Daniel Walker Howe's "What Hath God Wrought"

Daniel Walker Howe is Rhodes Professor of American History Emeritus at Oxford University and Professor of History Emeritus at UCLA. He lives in Sherman Oaks, California.

He applied the "Page 99 Test" to What Hath God Wrought: The Transformation of America, 1815 - 1848 and reported the following:
On the 24th of May, 1844, Samuel F. B. Morse tapped out a message on a device of cogs and coiled wires: “What hath God wrought.” Forty miles away in Baltimore, Morse’s associate received the electric signals and telegraphed the message back. As those who witnessed it understood, this demonstration would change the world.
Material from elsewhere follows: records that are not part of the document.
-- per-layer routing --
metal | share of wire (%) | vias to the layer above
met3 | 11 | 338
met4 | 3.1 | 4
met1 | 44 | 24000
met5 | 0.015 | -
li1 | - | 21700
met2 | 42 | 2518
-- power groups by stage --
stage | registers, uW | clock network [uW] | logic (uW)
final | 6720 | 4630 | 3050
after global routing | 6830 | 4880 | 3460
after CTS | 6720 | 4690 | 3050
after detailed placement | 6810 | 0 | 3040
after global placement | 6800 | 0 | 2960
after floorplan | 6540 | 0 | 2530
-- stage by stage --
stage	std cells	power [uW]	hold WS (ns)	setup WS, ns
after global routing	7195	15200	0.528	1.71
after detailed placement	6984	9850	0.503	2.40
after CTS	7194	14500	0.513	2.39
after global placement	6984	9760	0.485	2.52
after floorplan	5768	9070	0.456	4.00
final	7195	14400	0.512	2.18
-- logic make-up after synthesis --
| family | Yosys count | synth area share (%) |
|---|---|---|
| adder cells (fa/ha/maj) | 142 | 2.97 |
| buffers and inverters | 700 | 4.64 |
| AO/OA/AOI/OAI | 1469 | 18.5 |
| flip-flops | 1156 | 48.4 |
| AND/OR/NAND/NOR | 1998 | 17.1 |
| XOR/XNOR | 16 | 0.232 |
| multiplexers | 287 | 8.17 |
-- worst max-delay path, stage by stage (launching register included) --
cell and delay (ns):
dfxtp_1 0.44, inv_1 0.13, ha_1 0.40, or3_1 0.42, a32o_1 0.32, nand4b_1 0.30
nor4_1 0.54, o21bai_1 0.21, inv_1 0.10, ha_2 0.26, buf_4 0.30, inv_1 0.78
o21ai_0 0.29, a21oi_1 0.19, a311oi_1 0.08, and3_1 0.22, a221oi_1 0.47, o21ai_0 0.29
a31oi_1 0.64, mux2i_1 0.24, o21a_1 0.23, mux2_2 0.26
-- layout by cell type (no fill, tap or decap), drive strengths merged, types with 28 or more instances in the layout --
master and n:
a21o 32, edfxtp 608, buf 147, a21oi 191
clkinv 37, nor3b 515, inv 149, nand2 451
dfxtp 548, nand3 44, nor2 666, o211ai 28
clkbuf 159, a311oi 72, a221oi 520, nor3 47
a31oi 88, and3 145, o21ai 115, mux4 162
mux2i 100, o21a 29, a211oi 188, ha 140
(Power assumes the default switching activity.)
--- config.mk ---
export PLATFORM = sky130hd
export DESIGN_NAME = line_sensor_pid_steering
export DESIGN_NICKNAME = d
export VERILOG_FILES = /design/src/rtl/core/lsps_pkg.sv /design/src/rtl/core/lsps_front.sv /design/src/rtl/core/lsps_div100.sv /design/src/rtl/core/line_sensor_pid_steering.sv
export SDC_FILE = /design/constraint.sdc
export NUM_CORES = 2
export LEC_CHECK = 0
export ABC_AREA = 1
export BUFFER_PORTS_ARGS = -buffer_cell sky130_fd_sc_hd__buf_2
export CAP_MARGIN = 20
export CORE_MARGIN = 5
export CORE_UTILIZATION = 40
export CTS_BUF_LIST = sky130_fd_sc_hd__clkbuf_4 sky130_fd_sc_hd__clkbuf_8
export DETAILED_ROUTE_END_ITERATION = 7
export PLACE_DENSITY = 0.57
export SYNTH_ARGS = -nofsm -noshare
export SYNTH_HDL_FRONTEND = slang
export SYNTH_HIERARCHICAL = 1
export SYNTH_SLANG_ARGS = --single-unit
export TNS_END_PERCENT = 1
--- constraint.sdc ---
create_clock -name clk_i -period 9.1 [get_ports clk_i]
set_input_delay 0 -clock clk_i [delete_from_list [all_inputs] [get_ports clk_i]]
set_output_delay 0 -clock clk_i [all_outputs]
set_load 0.01 [all_outputs]
--- src/rtl/core/lsps_pkg.sv ---
// shared constants, register codes and types of the line sensor pid steering block
package lsps_pkg;

  localparam int READING_BITS = 10;
  localparam int SENSOR_COUNT = 5;
  localparam int OFFSET_BITS  = 11;
  localparam int OFFSETS_W    = SENSOR_COUNT * OFFSET_BITS;
  localparam int THRESH_W     = 12;
  localparam int DATA_W       = 16;
  localparam int ERR_W        = 11;
  localparam int COUNT_W      = 3;
  localparam int CFG_IDX_W    = 3;
  localparam int CFG_DATA_W   = OFFSETS_W;
  localparam int ERR_DIVISOR  = 100;

  localparam int LEVEL_W = ((READING_BITS > OFFSET_BITS - 1) ? READING_BITS : OFFSET_BITS - 1) + 2;
  localparam int SUM_W   = LEVEL_W + 4;
  localparam int DIFF_W  = ((SUM_W > DATA_W) ? SUM_W : DATA_W) + 1;

  // reciprocal multiply for the divide by the error divisor
  localparam int DIV_SHIFT = DIFF_W + $clog2(ERR_DIVISOR);
  localparam int DIV_MUL_W = DIFF_W + 1;
  localparam int QUOT_W    = DIFF_W - $clog2(ERR_DIVISOR) + 1;
  localparam int DIV_PROD_W = DIFF_W + DIV_MUL_W;
  localparam logic [DIV_MUL_W-1:0] DIV_MUL =
    DIV_MUL_W'(((64'd1 << DIV_SHIFT) + 64'(ERR_DIVISOR) - 64'd1) / 64'(ERR_DIVISOR));

  localparam int ERR_LIM     = 2 ** (ERR_W - 1);
  localparam int DRIVE_SUM_W = 2 * DATA_W + 2;

  localparam logic signed [ERR_W-1:0]  ERR_MIN  = {1'b1, {(ERR_W - 1){1'b0}}};
  localparam logic signed [ERR_W-1:0]  ERR_MAX  = {1'b0, {(ERR_W - 1){1'b1}}};
  localparam logic signed [DATA_W-1:0] DATA_MIN = {1'b1, {(DATA_W - 1){1'b0}}};
  localparam logic signed [DATA_W-1:0] DATA_MAX = {1'b0, {(DATA_W - 1){1'b1}}};

  localparam logic signed [2:0] SENSOR_WEIGHT [SENSOR_COUNT] =
    '{3'sd3, 3'sd2, 3'sd1, -3'sd2, -3'sd3};

  localparam logic signed [THRESH_W-1:0] THRESH_RESET = 12'sd512;
  localparam logic signed [DATA_W-1:0]   GAIN_P_RESET = 16'sd20;

  typedef enum logic [CFG_IDX_W-1:0] {
    CFG_OFFSETS   = 3'd0,
    CFG_THRESH    = 3'd1,
    CFG_MODE      = 3'd2,
    CFG_SET_POINT = 3'd3,
    CFG_GAIN_P    = 3'd4,
    CFG_GAIN_D    = 3'd5,
    CFG_GAIN_I    = 3'd6
  } cfg_idx_e;

  typedef enum logic {
    MODE_DARK  = 1'b0,
    MODE_LIGHT = 1'b1
  } line_mode_e;

  typedef struct packed {
    logic [OFFSETS_W-1:0]        offsets;
    logic signed [THRESH_W-1:0]  threshold;
    line_mode_e                  mode;
    logic signed [DATA_W-1:0]    set_point;
    logic signed [DATA_W-1:0]    gain_p;
    logic signed [DATA_W-1:0]    gain_d;
    logic signed [DATA_W-1:0]    gain_i;
  } cfg_t;

  typedef struct packed {
    logic signed [DIFF_W-1:0]  diff;
    logic [SENSOR_COUNT-1:0]   mask;
    logic [COUNT_W-1:0]        count;
  } front_t;

  typedef struct packed {
    logic              neg;
    logic [QUOT_W-1:0] mag;
  } quot_t;

endpackage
The years between 1815 and 1848 witnessed dramatic transformations in the United States. In 1815 the U.S. was what we would call a third-world country. People lived on isolated farmsteads; their lives revolved around the weather and the hours of daylight. By 1848 the United States had become a transcontinental major power; industrialization, urbanization, and the diversification of both population and economy were all well underway. Revolutions in communications and transportation facilitated these innovations.

I have written a book about this transformation and about how the America we know came into being. It is not an academic argument to demonstrate a hypothesis; it is a story with characters. The characters, both famous and obscure, have personalities and make choices, both public and private, that, taken together, make history.
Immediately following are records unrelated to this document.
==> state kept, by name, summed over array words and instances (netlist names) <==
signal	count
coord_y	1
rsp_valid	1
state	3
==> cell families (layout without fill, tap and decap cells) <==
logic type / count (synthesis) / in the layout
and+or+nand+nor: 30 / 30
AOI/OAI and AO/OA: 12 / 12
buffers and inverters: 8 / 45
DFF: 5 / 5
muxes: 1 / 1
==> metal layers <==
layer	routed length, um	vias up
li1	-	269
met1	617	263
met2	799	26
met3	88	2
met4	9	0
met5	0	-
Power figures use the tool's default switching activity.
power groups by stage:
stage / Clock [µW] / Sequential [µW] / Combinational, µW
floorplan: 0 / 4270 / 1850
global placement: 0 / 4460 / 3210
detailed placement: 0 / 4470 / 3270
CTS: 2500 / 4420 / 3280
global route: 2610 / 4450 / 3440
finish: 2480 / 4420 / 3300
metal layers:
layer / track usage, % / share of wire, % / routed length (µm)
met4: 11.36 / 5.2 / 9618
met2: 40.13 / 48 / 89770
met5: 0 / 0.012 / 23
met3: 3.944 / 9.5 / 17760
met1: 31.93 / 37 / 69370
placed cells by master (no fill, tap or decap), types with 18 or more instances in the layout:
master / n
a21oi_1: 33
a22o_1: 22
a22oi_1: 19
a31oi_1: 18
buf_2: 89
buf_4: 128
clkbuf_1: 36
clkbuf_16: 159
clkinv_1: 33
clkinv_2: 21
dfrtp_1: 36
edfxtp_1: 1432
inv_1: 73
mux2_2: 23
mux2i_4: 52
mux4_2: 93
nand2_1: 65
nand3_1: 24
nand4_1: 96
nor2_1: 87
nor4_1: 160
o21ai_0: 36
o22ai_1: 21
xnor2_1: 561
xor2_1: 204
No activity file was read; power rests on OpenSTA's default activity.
## src/design/assert_macros.svh

```systemverilog
// assertion helpers for the rtl
`ifndef ASSERT_MACROS_SVH
`define ASSERT_MACROS_SVH

// plain clocked check, off while reset is high
`define EN2F_CHECK(lbl, prop, msg) \
  lbl: assert property (@(posedge clk) disable iff (rst) prop) else $error(msg);

// implication form
`define EN2F_IMPLY(lbl, ante, cons, msg) \
  `EN2F_CHECK(lbl, (ante) |-> cons, msg)

`endif

```

## src/design/en2f_pkg.sv

```systemverilog
`timescale 1ns / 1ps
package en2f_pkg;

  localparam int WORK_FRAC = 62;
  localparam logic [63:0] LN2_Q62 = 64'h2C5C85FDF473DE6A;
  localparam int TAYLOR_TERMS = 24;
  localparam int DIV_STEPS = 8;

  typedef enum logic [1:0] {
    REG_REF_FREQ = 2'd0,
    REG_REF_NOTE = 2'd1,
    REG_OCT_DIV  = 2'd2
  } cfg_reg_t;

  // one word travelling down the series pipeline
  typedef struct packed {
    logic        vld;
    logic [7:0]  q;
    logic [63:0] x;
    logic [63:0] term;
    logic [63:0] sum;
  } en2f_item_t;

endpackage

```

## src/design/en2f_scale.sv

```systemverilog
`timescale 1ns / 1ps
module en2f_scale #(
  parameter int EXP2_FRAC_BITS = 23
) (
  input  logic                 clk,
  input  logic                 rst,
  input  en2f_pkg::en2f_item_t item,
  input  logic [31:0]          ref_freq,
  output logic [31:0]          frequency,
  output logic                 saturated,
  output logic                 done
);
  import en2f_pkg::*;

  localparam int FW  = EXP2_FRAC_BITS + 2;
  localparam int PW  = 32 + FW;
  localparam int RND = WORK_FRAC - EXP2_FRAC_BITS;

  logic          f_vld;
  logic [7:0]    f_q;
  logic [FW-1:0] f_fac;
  logic [63:0]   rounded;

  assign rounded = (item.sum + (64'd1 << (RND - 1))) >> RND;

  always_ff @(posedge clk) begin
    if (rst) begin
      f_vld <= 1'b0;
    end else begin
      f_vld <= item.vld;
    end
    f_q   <= item.q;
    f_fac <= rounded[FW-1:0];
  end

  logic          p_vld;
  logic [7:0]    p_q;
  logic [PW-1:0] p_prod;

  always_ff @(posedge clk) begin
    if (rst) begin
      p_vld <= 1'b0;
    end else begin
      p_vld <= f_vld;
    end
    p_q    <= f_q;
    p_prod <= PW'(ref_freq) * PW'(f_fac);
  end

  // octave shift with clamp
  logic signed [8:0] sh;
  logic [8:0]        n;
  logic [PW+31:0]    shl;
  logic [PW-1:0]     shr;
  logic [31:0]       freq_next;
  logic              sat_next;

  assign sh = $signed({p_q[7], p_q}) - 9'(EXP2_FRAC_BITS);
  assign n  = 9'(-sh);

  always_comb begin
    shl       = {32'b0, p_prod} << sh[4:0];
    shr       = p_prod >> n[7:0];
    freq_next = '0;
    sat_next  = 1'b0;
    if (p_prod == '0) begin
      freq_next = '0;
    end else if (!sh[8]) begin
      if (sh >= 9'sd32 || |shl[PW+31:32]) begin
        sat_next = 1'b1;
      end else begin
        freq_next = shl[31:0];
      end
    end else begin
      if (|shr[PW-1:32]) begin
        sat_next = 1'b1;
      end else begin
        freq_next = shr[31:0];
      end
    end
  end

  always_ff @(posedge clk) begin
    if (rst) begin
      done <= 1'b0;
    end else begin
      done <= p_vld;
    end
    frequency <= sat_next ? '1 : freq_next;
    saturated <= sat_next;
  end

endmodule

```

## config.mk

```make
export PLATFORM = sky130hd
export DESIGN_NAME = en2f_scale
export DESIGN_NICKNAME = d
export VERILOG_FILES = /design/src/design/assert_macros.svh /design/src/design/en2f_pkg.sv /design/src/design/en2f_scale.sv
export SDC_FILE = /design/constraint.sdc
export NUM_CORES = 2
export LEC_CHECK = 0
export BUFFER_PORTS_ARGS = -buffer_cell sky130_fd_sc_hd__buf_2
export CELL_PAD_IN_SITES_DETAIL_PLACEMENT = 2
export CELL_PAD_IN_SITES_GLOBAL_PLACEMENT = 2
export CORE_ASPECT_RATIO = 0.7
export CORE_MARGIN = 2
export CORE_UTILIZATION = 30
export CTS_CLUSTER_SIZE = 25
export DETAILED_ROUTE_END_ITERATION = 7
export GPL_TIMING_DRIVEN = 1
export PLACE_DENSITY = 0.72
export SLEW_MARGIN = 20
export SYNTH_ARGS = -nofsm -noshare
export SYNTH_HDL_FRONTEND = slang
export SYNTH_SLANG_ARGS = --single-unit
export TNS_END_PERCENT = 50
```

## constraint.sdc

```tcl
create_clock -name clk -period 19 [get_ports clk]
set_clock_uncertainty 0.2 [all_clocks]
set_input_delay 1.9 -clock clk [delete_from_list [all_inputs] [get_ports clk]]
set_output_delay 1.9 -clock clk [all_outputs]
set_load 0.02 [all_outputs]
```

---- Yosys cells after proc, flatten, opt, wreduce, memory -nomap -nowiden ----
Cells that the tools add are included.
Widths: inputs -> output; s select.
storage, ports and cells
  register bits ........................... 134
  output and inout port bits .............. 34
  logic and storage cells ................. 28
  bits of input ports ..................... 235
cells by class
  shift operators ......................... 2
  muxes and demuxes ....................... 8
  magnitude comparators ................... 1
  $add $sub $neg .......................... 3
  reduce and logical (&&, ||, !) cells .... 4
  $mul .................................... 1
operators by type and width
  operator                count
  $mux 32                 4
  $shl 57x5->89           1
  $add 64x39->64 const B  1
  $logic_not 57->1        1
  $mul 32x25->57          1
  $reduce_or 57->1        1
  $shr 57x8->57           1
  $reduce_or 25->1        1
  $ge 9x7->1 const B      1
  $sub 8x6->9 const B     1
  $neg 8->8               1
  $mux 1                  4
  $logic_or 1x1->1        1

---- Depth between registers and ports, before layout ----
  word-level depth ........................ 7
  mapped depth ............................ 27
  gate-level depth less buffers ........... 26

---- Worst setup path before layout ----
No wires, ideal clock.
  kind .................................... input to register
  start ................................... in ref_freq[10]
  end ..................................... reg p_prod[52]
  stages .................................. 25
  path buffers ............................ 1
  data arrival time ....................... 8170 ps
  setup slack ............................. 10497 ps
  setup time .............................. 133 ps
  required time ........................... 18667 ps
  cells stage by stage .................... clkbuf_1 > nand2_1 > fa_1 > fa_1 > inv_1 > fa_1 > inv_1 > fa_1 > inv_1 > fa_1 > fa_1 > inv_1 > fa_1 > inv_1 > ha_1 > nand4_1 > nor2_1 > nand2_1 > o32ai_1 > o21ai_0 > a21oi_1 > o211ai_1 > a31oi_1 > mux2i_1 > o2111ai_1
between the ends
  word-level cells in the longest chain between the ends .. 1
RTL lines
  what                    line              source
  start: declaration      en2f_scale.sv:8   input logic [31:0] ref_freq,
  $mul 32x25->57          en2f_scale.sv:47  p_prod <= PW'(ref_freq) * PW'(f_fac);
  end signal: assignment  en2f_scale.sv:47
  end: declaration        en2f_scale.sv:38  logic [PW-1:0] p_prod;
Every way passes these cells.
A chain may end at the register's enable or synchronous reset.

---- Worst setup path after layout ----
  start ................................... in ref_freq[19]
  end ..................................... reg p_prod[52]
The elaborated chain is that of the path after synthesis.

==> results.json <==
{
  "timing.final.crit_share": 0.504,
  "cp-end-kind": "flip-flop",
  "coreArea_um2": 117000,
  "first_pass_iters": 5,
  "reg2reg_depth": 25,
  "hold_class": "flip-flop to flip-flop",
  "async_flop_share": 0,
  "ys_seq_area_frac": 0.0753,
  "drcViolationCount": 0,
  "antenna_left": 0,
  "tightest_slew_ps": 1160,
  "grt_pass1_vias": 33097,
  "period_needed_ps": 9570,
  "syn_area_um2": 35600,
  "yosys_warnings": 0,
  "syn_to_final_growth_pct": 6.90,
  "dieArea_um2": 122000,
  "finalNetCount": 5028,
  "relSlewSlack": 0.218,
  "die_y_um": 292,
  "rsz0062_at_grt": "no",
  "fmax_ghz": 0.104,
  "io_buffers": 102,
  "hpwl_mm": 97.9,
  "cap_violations": 0,
  "ys.flop_type": "dfxtp_1",
  "worstPathMaxFanout": 25,
  "multi_input_area_um2": 29300,
  "avgViaCountPerCell": 5.22,
  "track_usage": 0.218,
  "cts_sinks": 134,
  "layout_common_cells": "745 x inv_1, 687 x fa_1, 554 x nand2_1, 408 x and2_1, 193 x ha_1",
  "yosys_register_bits": 134,
  "setup_viol": 0,
  "ios": 269,
  "grt_pass1_wl_mm": 204,
  "outcome": "finished, final reports clean",
  "cts_buffers": 17,
  "htree_num_levels": 4,
  "worstSkewPairLatency_ps": 480,
  "hp-start": "f_q[0]",
  "syn_area_per_cell_um2": 8.94,
  "clockRootBuffer": "clkbuf_16",
  "rows": 105,
  "postCtsSetupBuffers": 0,
  "final_layout_size_suffix_gt1_frac": 0.0866,
  "synth.distinct_cells": 84,
  "ctsHoldBuffers": 0,
  "r2r_end": "p_prod[52]",
  "antenna_found_initial": 6,
  "slew_violations": 0,
  "totalWireLength_mm": 130,
  "syn_nets": 5104,
  "cts.clk_slew.worst_paths_ps": 70,
  "cp-start-kind": "input port",
  "gp_congestion": 0.874,
  "min_to": "p_q[0]",
  "vias": 28569,
  "reg2reg_slack_ps": 10500,
  "initial_core_util": 0.303,
  "cts_tree": "built",
  "hold_depth": 0,
  "crit-reg2reg-launch": "f_fac[5]",
  "dieWidth_um": 416,
  "worstPathRequired_ps": 19140,
  "hold_viol": 0,
  "synth_edf_count": 0,
  "seqCellArea_um2": 2700,
  "fill_cells": 13188,
  "wl_per_cell_um": 23.7,
  "cts_buffer_depth": 2,
  "overflow": 0,
  "syn-instance-count": 3988,
  "crit_type": "input port to flip-flop",
  "cts-resized-gates": 0,
  "fin_setup_tns_ps": 0,
  "drtIter0Drc": 2142,
  "worstPathArrival_ps": 9710,
  "grt_max_degree": 67,
  "final_common_cell": "inv_1"
}
[routing by layer]
metal	routed length, um	up-vias	global-route usage
li1	-	12305	-
met1	58100	15332	0.299
met2	61900	791	0.367
met3	7470	141	0.0299
met4	2340	0	0.0471
met5	0	-	0
[final cells by class]
type	instances	area share
Antenna cell	3	0.000197
Clock buffer	18	0.0115
Clock inverter	13	0.00387
Inverter	748	0.0737
Multi-Input combinational cell	2873	0.768
Sequential cell	134	0.0709
Tap cell	1551	0.0509
Timing Repair Buffer	138	0.0205
[critical path: stages]
cell and delay, ps:
buf_2 650, and2_1 280, fa_1 460, fa_1 590, inv_1 70, fa_1 530
inv_1 60, fa_1 490, fa_1 540, fa_1 510, inv_1 60, fa_1 510
inv_1 50, ha_1 370, nand4_1 170, nor2_1 250, nand2_1 140, o32ai_1 440
o21ai_0 130, buf_4 190, a21oi_1 260, o211ai_1 150, a31oi_1 460, mux2i_1 250
o2111ai_1 150
[flip-flops by register name, summed over array words and instances, names as in the netlist]
name       flops
saturated      1
done           1
p_q            8
frequency     32
f_fac         25
f_q            8
p_prod        57
p_vld          1
f_vld          1
[cell families after synthesis]
family          after synthesis  synth area share
mux                         181            0.0845
simple gates               1318             0.182
flops                       134            0.0753
compound gates              404            0.0768
buf+inv                     981             0.106
xor+xnor                     89            0.0219
fa+ha+maj                   881             0.454
[how the worst max path moves through the flow]
stage / from / to / slack (ps) / cells after the start
2_1_floorplan: ref_freq[10] / p_prod[52] / 10500 / 25
3_3_place_gp: ref_freq[19] / p_prod[52] / 9180 / 25
3_5_place_dp: ref_freq[19] / p_prod[52] / 9040 / 25
4_1_cts: ref_freq[19] / p_prod[52] / 9460 / 25
5_1_grt: ref_freq[19] / p_prod[52] / 8960 / 25
6_report: ref_freq[19] / p_prod[52] / 9430 / 25
[cell usage after synthesis (17+ instances only)]
| master | count | area [um^2] |
|---|---|---|
| fa_1 | 687 | 13800 |
| nand3_1 | 53 | 265 |
| nor4_1 | 18 | 113 |
| nand2b_1 | 17 | 106 |
| ha_1 | 194 | 2430 |
| clkbuf_1 | 186 | 698 |
| a21oi_1 | 112 | 561 |
| nor3_1 | 33 | 165 |
| buf_2 | 26 | 130 |
| a31oi_1 | 26 | 163 |
| a21o_1 | 28 | 210 |
| mux4_2 | 92 | 2070 |
| and2_1 | 408 | 2550 |
| mux2i_1 | 63 | 631 |
| xnor2_1 | 65 | 569 |
| o21ai_0 | 64 | 320 |
| nor2_1 | 137 | 514 |
| inv_1 | 745 | 2800 |
| dfxtp_1 | 134 | 2680 |
| mux2_2 | 23 | 259 |
| xor2_1 | 24 | 210 |
| nand2_1 | 554 | 2080 |
| o211ai_1 | 23 | 173 |
| and3_1 | 25 | 156 |
[stage by stage]
step,instance area [um^2],worst slack (ps),hold WS (ps),util,cells
floorplan,35600,10500,110,-,3988
global placement,37500,9180,115,0.319,5444
detailed placement,37500,9040,118,0.319,5444
CTS,38100,9460,130,0.324,5475
global route,38100,8960,137,0.324,5475
finish,38100,9430,128,0.324,5478
Power is left out: the tool's default activity adds up to more than one toggle a clock period on the data nets, which glitch-free logic cannot reach.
On page 99 I am telling the story of how the United States acquired Florida from Spain in 1819 as a consequence of Andrew Jackson's decision to invade Florida with his army. Whether Jackson’s invasion had been authorized by President Monroe, or was undertaken on his own, has never been entirely clear, and it provoked bitter controversy at the time.

The administration decided to turn over the main theater of operations to General Andrew Jackson.... The choice of Jackson showed a disposition in Washington for a commander of demonstrated energy and aggressiveness. (He was also known to disobey orders, having refused to return lands to the Creeks in 1815.) There is a letter dated January 30, 1818, in which the president tells Secretary [of War] Calhoun to instruct Jackson “not to attack any post occupied by Spanish troops” [and confine himself to making war on the Seminole Indians.] But Calhoun never sent the order. Perhaps he forgot to send it; perhaps the president changed his mind and told him not to....

But Monroe did compose a letter to Jackson dated December 28, 1817, giving him vague yet momentous instructions, or rather, exhortations. “Great interests are at issue, and until our course is carried through triumphantly & every species of danger to which it is exposed is settled on the most solid foundation, you ought not to withdraw your active support from it.” ... Jackson seems to have chosen to interpret this letter ... as presidential authorization for the conquest of Florida.

What did the Monroe administration really hope for from Jackson? Did they intend him to attack only Seminoles or Spanish forts as well? ... It is conceivable that the administration deliberately chose ambiguity, leaving the impetuous Jackson to expose the weakness of Spanish authority, while allowing the president to disavow later an intention to wage an undeclared war.... Many a covert action in the area of foreign policy has been undertaken in such a way as to preserve official deniability. Andrew Jackson, however, proved to be a more dangerous loose cannon than his civilian superiors had foreseen.

No single story can illustrate the variety of What Hath God Wrought. It includes both the traditional kinds of history (political, diplomatic, and military) and the newer kinds that have preoccupied historians in recent years (social, economic, and cultural) because I am convinced that both kinds are necessary to an understanding of the past.